Pseudo-protein may reduce cell trauma via non-specific cell recycling

Just like us, cells get stressed out. Cells become stressed when there is an external force like ultraviolet light, heat, or harsh chemicals that cause cellular conditions to be imbalanced. To cope with the external stressors, cells form these dense aggregations in the cytoplasm composed of messenger RNA (mRNA) and proteins. These dense aggregations are called stress granules. Within these stress granules, mRNAs are sorted, proteins are modified, and proteins targeting the stress response are translated.

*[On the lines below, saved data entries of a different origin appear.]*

## config.mk

```make
export PLATFORM = sky130hd
export DESIGN_NAME = ssfm_prefix_update
export DESIGN_NICKNAME = d
export VERILOG_FILES = /design/src/rtl/ssfm_pkg.sv /design/src/rtl/ssfm_prefix_update.sv
export SDC_FILE = /design/constraint.sdc
export NUM_CORES = 1
export LEC_CHECK = 0
export BUFFER_PORTS_ARGS = -buffer_cell sky130_fd_sc_hd__buf_4
export CAP_MARGIN = 20
export CORE_AREA = 3 3 129 131
export DETAILED_ROUTE_END_ITERATION = 7
export DIE_AREA = 0 0 132 134
export PLACE_DENSITY = 0.51
export SYNTH_ARGS = -nofsm -noshare
export SYNTH_HDL_FRONTEND = slang
export SYNTH_SLANG_ARGS = --single-unit
```

## constraint.sdc

```tcl
create_clock -name vclk -period 6.2
set_clock_uncertainty 0.15 [all_clocks]
set_input_delay 0.31 -clock vclk [all_inputs]
set_output_delay 0.31 -clock vclk [all_outputs]
set_load 0.03 [all_outputs]
```
### src/rtl/turing_machine_step_defines.svh
// ----------------------------------------------------------------------------
// Turing machine step engine: assertion macros
// Shared assertion shorthands for the RTL of the step engine.
// ----------------------------------------------------------------------------
`ifndef TURING_MACHINE_STEP_DEFINES_SVH
`define TURING_MACHINE_STEP_DEFINES_SVH

// same-cycle implication, checked on every rising edge out of reset
`define TMS_ASSERT_IMPLIES(label, clk, rst_n, ante, cons) \
  label: assert property (@(posedge clk) disable iff (!(rst_n)) \
    (ante) |-> (cons)) else $error("same-cycle check failed");

// next-cycle implication, checked on every rising edge out of reset
`define TMS_ASSERT_NEXT(label, clk, rst_n, ante, cons) \
  label: assert property (@(posedge clk) disable iff (!(rst_n)) \
    (ante) |=> (cons)) else $error("next-cycle check failed");

`endif

### src/rtl/tms_ram.sv
// ----------------------------------------------------------------------------
// Turing machine step engine: simple dual-port RAM
// One write port and one read port, read data registered.
// ----------------------------------------------------------------------------
module tms_ram #(
  parameter int unsigned DEPTH = 256,
  parameter int unsigned WIDTH = 8
) (
  input  logic                     clk_i,
  input  logic                     we_i,
  input  logic [$clog2(DEPTH)-1:0] waddr_i,
  input  logic [WIDTH-1:0]         wdata_i,
  input  logic [$clog2(DEPTH)-1:0] raddr_i,
  output logic [WIDTH-1:0]         rdata_o
);

  logic [WIDTH-1:0] mem_q [DEPTH];
  logic [WIDTH-1:0] rdata_q;

  // write port
  always_ff @(posedge clk_i) begin
    if (we_i) begin
      mem_q[waddr_i] <= wdata_i;
    end
  end

  // registered read port
  always_ff @(posedge clk_i) begin
    rdata_q <= mem_q[raddr_i];
  end

  assign rdata_o = rdata_q;

endmodule

### config.mk
export PLATFORM = sky130hd
export DESIGN_NAME = tms_ram
export DESIGN_NICKNAME = d
export VERILOG_FILES = /design/src/rtl/turing_machine_step_defines.svh /design/src/rtl/tms_ram.sv
export SDC_FILE = /design/constraint.sdc
export NUM_CORES = 2
export LEC_CHECK = 0
export BUFFER_PORTS_ARGS = -buffer_cell sky130_fd_sc_hd__buf_4
export CAP_MARGIN = 25
export CORE_ASPECT_RATIO = 2
export CORE_MARGIN = 4
export CORE_UTILIZATION = 50
export CTS_CLUSTER_DIAMETER = 50
export DETAILED_ROUTE_END_ITERATION = 12
export PLACE_DENSITY = 0.65
export SLEW_MARGIN = 20
export SYNTH_ARGS = -nofsm -noshare
export SYNTH_HDL_FRONTEND = slang
export SYNTH_SLANG_ARGS = --single-unit
### constraint.sdc
create_clock -name clk_i -period 3.1 [get_ports clk_i]
set_clock_uncertainty 0.1 [all_clocks]
set_input_delay 0.775 -clock clk_i [delete_from_list [all_inputs] [get_ports clk_i]]
set_output_delay 0.775 -clock clk_i [all_outputs]
set_load 0.02 [all_outputs]
==> results.sh <==
export IMPL_setup_viol=0
export IMPL_relSlewSlack=0.251
export IMPL_cts_tree="built"
export IMPL_placementRows=206
export IMPL_cp_max_fo=13
export IMPL_rsz0062_at_grt="false"
export IMPL_vdd_drop_max_mv=0.564
export IMPL_synthAdderAreaFrac=0
export IMPL_grt_overflow=0
export IMPL_worstMarginPinSlew_ns=1.12
export IMPL_core_area_um2=158000
export IMPL_drv_cap=0
export IMPL_clock_path_buffers=4
export IMPL_finalWeightedCongestion=0.913
export IMPL_ctsRootBufferMaster="clkbuf_16"
export IMPL_final_cells=6613
export IMPL_die_height_um=572
export IMPL_startpoint_type="primary input"
export IMPL_power_share_sequential=0.560
export IMPL_drc=0
export IMPL_fillers=11400
export IMPL_synth_area_um2=79600
export IMPL_cp_arrival_ns=3.65
export IMPL_clock_sinks=2056
export IMPL_synth_compound_area_share=0.0342
export IMPL_clk_transition_reported_paths_ns=0.07
export IMPL_antenna_found_initial=9
export IMPL_pwr_share_clk=0.380
export IMPL_htreeDepth=4
export IMPL_syn_nets=3759
export IMPL_status="finished clean"
export IMPL_max_freq_mhz=329
export IMPL_finalHoldViolCount=0
export IMPL_synth_ff_type="edfxtp_1"
export IMPL_path_cells="buf_8 -> buf_12 -> buf_4 -> buf_12 -> buf_4 -> mux4_2 -> a22oi_1 -> a21oi_1 -> nor4_1 -> buf_4 -> nor4_1"
export IMPL_drt_wl_total_um=210000
export IMPL_synth_avg_cell_area_um2=21.3
export IMPL_detail_route_antenna_nets=0
export IMPL_p_int_mw=43.3
export IMPL_power_switching_mw=11.5
export IMPL_grt_use_total=0.253
export IMPL_wl_per_cell_um=31.8
export IMPL_layout_nets=4434
export IMPL_vias_per_cell=6.14
export IMPL_combPwrFrac=0.060
export IMPL_critPathKind="primary input to register"
export IMPL_synth_xor_area_frac=0
export IMPL_synthCells=3733
export IMPL_crit_path_frequent_cell="buf_4"
export IMPL_hold_path_class="primary input to register"
export IMPL_die_width_um=290
export IMPL_switching_share=0.210
export IMPL_drt_initial_drc_count=4013
export IMPL_cts_buffers=171
export IMPL_syn2layout_area_growth_pct=16.5
export IMPL_p_per_area_nw_per_um2=591
export IMPL_vias=40600
export IMPL_hpwl_um=148000
export IMPL_grt_pass1_wl_um=302000
export IMPL_synth_simple_area_share=0.0263
export IMPL_dp_cells=6315
export IMPL_fin_crit_ns=3.04
export IMPL_synthMuxAreaShare=0.146
export IMPL_end_kind="register"
export IMPL_period_share=0.981
export IMPL_finalSetupTns_ns=0
export IMPL_grt_pass1_vias=42600
export IMPL_synth_edff_count=2048
export IMPL_power_leakage_nw=29.9
export IMPL_cts_setup_buffers=0
export IMPL_async_flop_share=0
export IMPL_insertion_delay_ns=0.82
export IMPL_first_pass_iters=5
export IMPL_netlist_cell_type_count=55
export IMPL_dieArea_um2=166000
export IMPL_top_level_ports=34
export IMPL_cp_data_required_time_ns=3.71
export IMPL_synth_top_family_by_area="multiplexers"
export IMPL_max_stage_delay_ns=0.73
export IMPL_initial_utilization=0.504
export IMPL_synth_seq_cells=2056
export IMPL_ys_seq_area_frac=0.775
export IMPL_cp_slowest_cell="nor4_1"
export IMPL_io_buffers=33
export IMPL_yosys_warnings=0
export IMPL_grt_max_degree=124
export IMPL_drive_above_1_share=0.322
export IMPL_finalMaxSlewViolations=0
-- power by group through the flow --
stage | Sequential (mW) | Combinational [mW] | Clock (mW)
CTS | 30.7 | 3.31 | 21.2
floorplan | 31.3 | 1.49 | 0
global route | 30.7 | 3.43 | 22.3
global placement | 31.3 | 3.25 | 0
finish | 30.7 | 3.29 | 20.8
detailed placement | 31.3 | 3.30 | 0
-- area by class of cell --
| class | instances | area [µm²] | share of cell area |
|---|---|---|---|
| sequential | 2056 | 61700 | 0.665 |
| multi-input combinational | 1442 | 16600 | 0.179 |
| timing repair buffer | 735 | 6610 | 0.0713 |
| clock buffer | 202 | 4470 | 0.0482 |
| tap | 2080 | 2600 | 0.0281 |
| clock inverter | 89 | 790 | 0.00852 |
| antenna | 7 | 17.5 | 0.000189 |
| inverter | 2 | 7.51 | 0.0000810 |
-- cells in the mapped netlist, drive strengths merged (5+ instances only) --
master | count | area (µm²)
o211ai | 10 | 75.1
o221ai | 47 | 418
a21oi | 96 | 480
a22oi | 133 | 998
a211oi | 16 | 120
nor2b | 31 | 194
nand3 | 34 | 170
nor4 | 27 | 188
and2 | 6 | 37.5
o21ai | 12 | 60.1
nand2b | 8 | 50.1
dfxtp | 8 | 160
a2111oi | 5 | 52.6
o22a | 5 | 43.8
nand4 | 10 | 62.6
mux4 | 456 | 10300
a221oi | 14 | 129
buf | 122 | 1030
mux2i | 134 | 1340
clkbuf | 111 | 417
o22ai | 28 | 175
nor2 | 282 | 1060
nor3 | 22 | 110
o32ai | 5 | 51.3
edfxtp | 2048 | 61500
nand2 | 33 | 124
a22o | 8 | 70.1
-- state kept, by name, indices dropped and copies added, names as in the netlist --
signal,cells
mem_q,2048
rdata_o,8
-- repair_timing --
item | in CTS | in global routing
gates cloned | 0 | 0
setup endpoints to repair | 2 | 1
hold buffers | 0 | 0
resized for setup | 2 | 1
-- logic make-up (layout without fill, tap and decap cells) --
kind of cell,count (synthesis),count (layout)
multiplexers,591,591
buffers and inverters,235,1028
AND/OR/NAND/NOR,466,466
other,0,7
flip-flops,2056,2056
AO/OA/AOI/OAI,385,385
-- stage by stage --
step | hold WS, ns | worst slack (ns) | power [mW] | util | area [µm²]
3_3_place_gp | 0.952 | -1.54 | 34.5 | 0.554 | 87400
5_1_grt | 0.113 | 0.00827 | 56.3 | 0.588 | 92700
3_5_place_dp | 0.950 | -0.961 | 34.6 | 0.554 | 87400
2_1_floorplan | 0.670 | 0.287 | 32.8 | - | 79600
4_1_cts | 0.0791 | 0.0286 | 55.2 | 0.588 | 92700
6_report | 0.131 | 0.0600 | 54.8 | 0.588 | 92700
-- critical path, delay by kind of cell --
kind	cells	cell delay, ns
AO/OA/AOI/OAI	2	0.36
buffers and inverters	6	1.18
multiplexers	1	0.50
AND/OR/NAND/NOR	2	0.78
-- metal layers --
layer  up-vias  global-route usage  wire, µm
met5         -                   0        39
met4         8               0.136     13200
met3       505              0.0312     11600
met2      1615               0.485    118000
met1     21500               0.270     66800
li1      17000                   -         -
-- cells in the final DEF (no fill, tap or decap), types with 6 or more instances in the layout --
master and instances:
edfxtp_1 2048, buf_4 643, mux4_2 454, nor2_1 279, clkbuf_16 174, mux2i_1 134
a22oi_1 133, a21oi_1 96, buf_12 82, o221ai_1 46, nand2_1 33, nand3_1 31
clkinv_1 29, o22ai_1 28, nor2b_1 28, clkbuf_1 27, clkinv_2 26, nor3_1 22
nor4_1 18, a211oi_1 15, a221oi_1 13, bufinv_16 12, clkinvlp_4 12, nand4_1 10
o211ai_1 10, o21ai_0 10, nor4_2 9, nand2b_1 8, a22o_1 8, clkbuf_8 8
dfxtp_1 8, diode_2 7, clkinv_4 6
-- worst paths after layout --
kind                               startpoint            to  slack (ns)  cells past startpoint
worst min-delay path               wdata_i[6]  mem_q[50][6]        0.13                      1
worst max register to register   mem_q[48][4]    rdata_o[4]        0.32                      7
worst max-delay path               raddr_i[0]    rdata_o[1]        0.06                     11
worst min register to register  mem_q[220][0]    rdata_o[0]        1.02                      5
(Power assumes the default switching activity.)
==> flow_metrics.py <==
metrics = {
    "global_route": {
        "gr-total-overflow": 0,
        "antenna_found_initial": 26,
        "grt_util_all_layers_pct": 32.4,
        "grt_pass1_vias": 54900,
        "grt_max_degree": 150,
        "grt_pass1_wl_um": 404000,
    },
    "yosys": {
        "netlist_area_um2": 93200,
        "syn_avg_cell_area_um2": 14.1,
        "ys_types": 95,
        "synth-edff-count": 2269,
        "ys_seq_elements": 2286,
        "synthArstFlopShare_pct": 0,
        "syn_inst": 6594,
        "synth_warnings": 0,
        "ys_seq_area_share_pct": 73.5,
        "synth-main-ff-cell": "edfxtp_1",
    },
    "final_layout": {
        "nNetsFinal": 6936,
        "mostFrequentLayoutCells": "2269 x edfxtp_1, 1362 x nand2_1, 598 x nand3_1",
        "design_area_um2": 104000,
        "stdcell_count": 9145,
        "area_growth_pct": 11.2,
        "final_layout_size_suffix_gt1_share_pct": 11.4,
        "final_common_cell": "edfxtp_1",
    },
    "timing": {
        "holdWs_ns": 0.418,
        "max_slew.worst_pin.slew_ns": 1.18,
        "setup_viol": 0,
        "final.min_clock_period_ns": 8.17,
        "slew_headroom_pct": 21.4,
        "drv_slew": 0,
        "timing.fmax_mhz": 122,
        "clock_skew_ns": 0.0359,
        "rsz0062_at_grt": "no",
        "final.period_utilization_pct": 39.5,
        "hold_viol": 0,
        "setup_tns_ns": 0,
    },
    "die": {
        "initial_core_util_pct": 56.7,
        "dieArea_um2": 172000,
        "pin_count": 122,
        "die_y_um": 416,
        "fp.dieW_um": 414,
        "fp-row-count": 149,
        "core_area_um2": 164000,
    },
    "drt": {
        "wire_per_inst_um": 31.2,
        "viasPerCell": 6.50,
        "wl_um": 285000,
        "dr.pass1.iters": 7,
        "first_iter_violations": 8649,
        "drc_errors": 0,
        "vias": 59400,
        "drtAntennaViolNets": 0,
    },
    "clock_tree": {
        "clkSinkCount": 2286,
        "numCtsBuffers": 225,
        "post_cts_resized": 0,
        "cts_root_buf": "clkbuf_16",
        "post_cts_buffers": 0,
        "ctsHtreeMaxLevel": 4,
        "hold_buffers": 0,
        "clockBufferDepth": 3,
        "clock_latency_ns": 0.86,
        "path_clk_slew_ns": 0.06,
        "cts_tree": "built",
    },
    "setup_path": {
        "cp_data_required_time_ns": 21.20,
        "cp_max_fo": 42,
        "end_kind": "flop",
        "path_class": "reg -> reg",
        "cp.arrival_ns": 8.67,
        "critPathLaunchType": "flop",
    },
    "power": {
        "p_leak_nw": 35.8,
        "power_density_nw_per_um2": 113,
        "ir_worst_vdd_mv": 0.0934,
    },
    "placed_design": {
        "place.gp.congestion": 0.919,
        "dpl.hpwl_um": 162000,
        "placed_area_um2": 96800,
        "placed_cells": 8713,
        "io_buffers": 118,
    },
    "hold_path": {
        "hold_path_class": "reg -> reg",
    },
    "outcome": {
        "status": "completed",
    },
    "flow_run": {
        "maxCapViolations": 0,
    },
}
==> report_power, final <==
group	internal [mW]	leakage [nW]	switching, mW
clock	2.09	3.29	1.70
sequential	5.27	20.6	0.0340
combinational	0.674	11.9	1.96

Stress granules allow cells to continue to “run” or operate under stressful conditions but stress granules are meant to be temporary bodies. If stress granules are retained within the cell, they can cause complications in the cell which could lead to common diseases like cancers and neuro-degenerative diseases like Alzheimer’s. In order to prevent diseases, the cell has to actively get rid of stress granules when the external stressors cease. Research shows that a specific pseudo-protein called MK-STYX reduces stress granules in cells but the method of how MK-STYX reduces stress granules is still unknown. Research also shows that a non-specific degradation pathway called the autophagy pathway clears stress granules from cells. Knowing that both MK-STYX and autophagy reduce stress granules in cells, I am trying to determine if MK-STYX is reducing stress granules via the autophagy pathway. During the summer, I will culture and transfect HeLa G3BP-GFP and HEK G3BP-GFP cells with MK-STYX. I will then add either an autophagy inducer drug or an autophagy inhibitor drug to the cells and induce stress granules formation by over-expressing G3BP-1 (a nucleator protein and stress-granules forming protein). Once all of these aspects are integrated in the cells,  I will examine the cells using fluorescence microscopy and will use quantitative analysis to compare cells of differing conditions.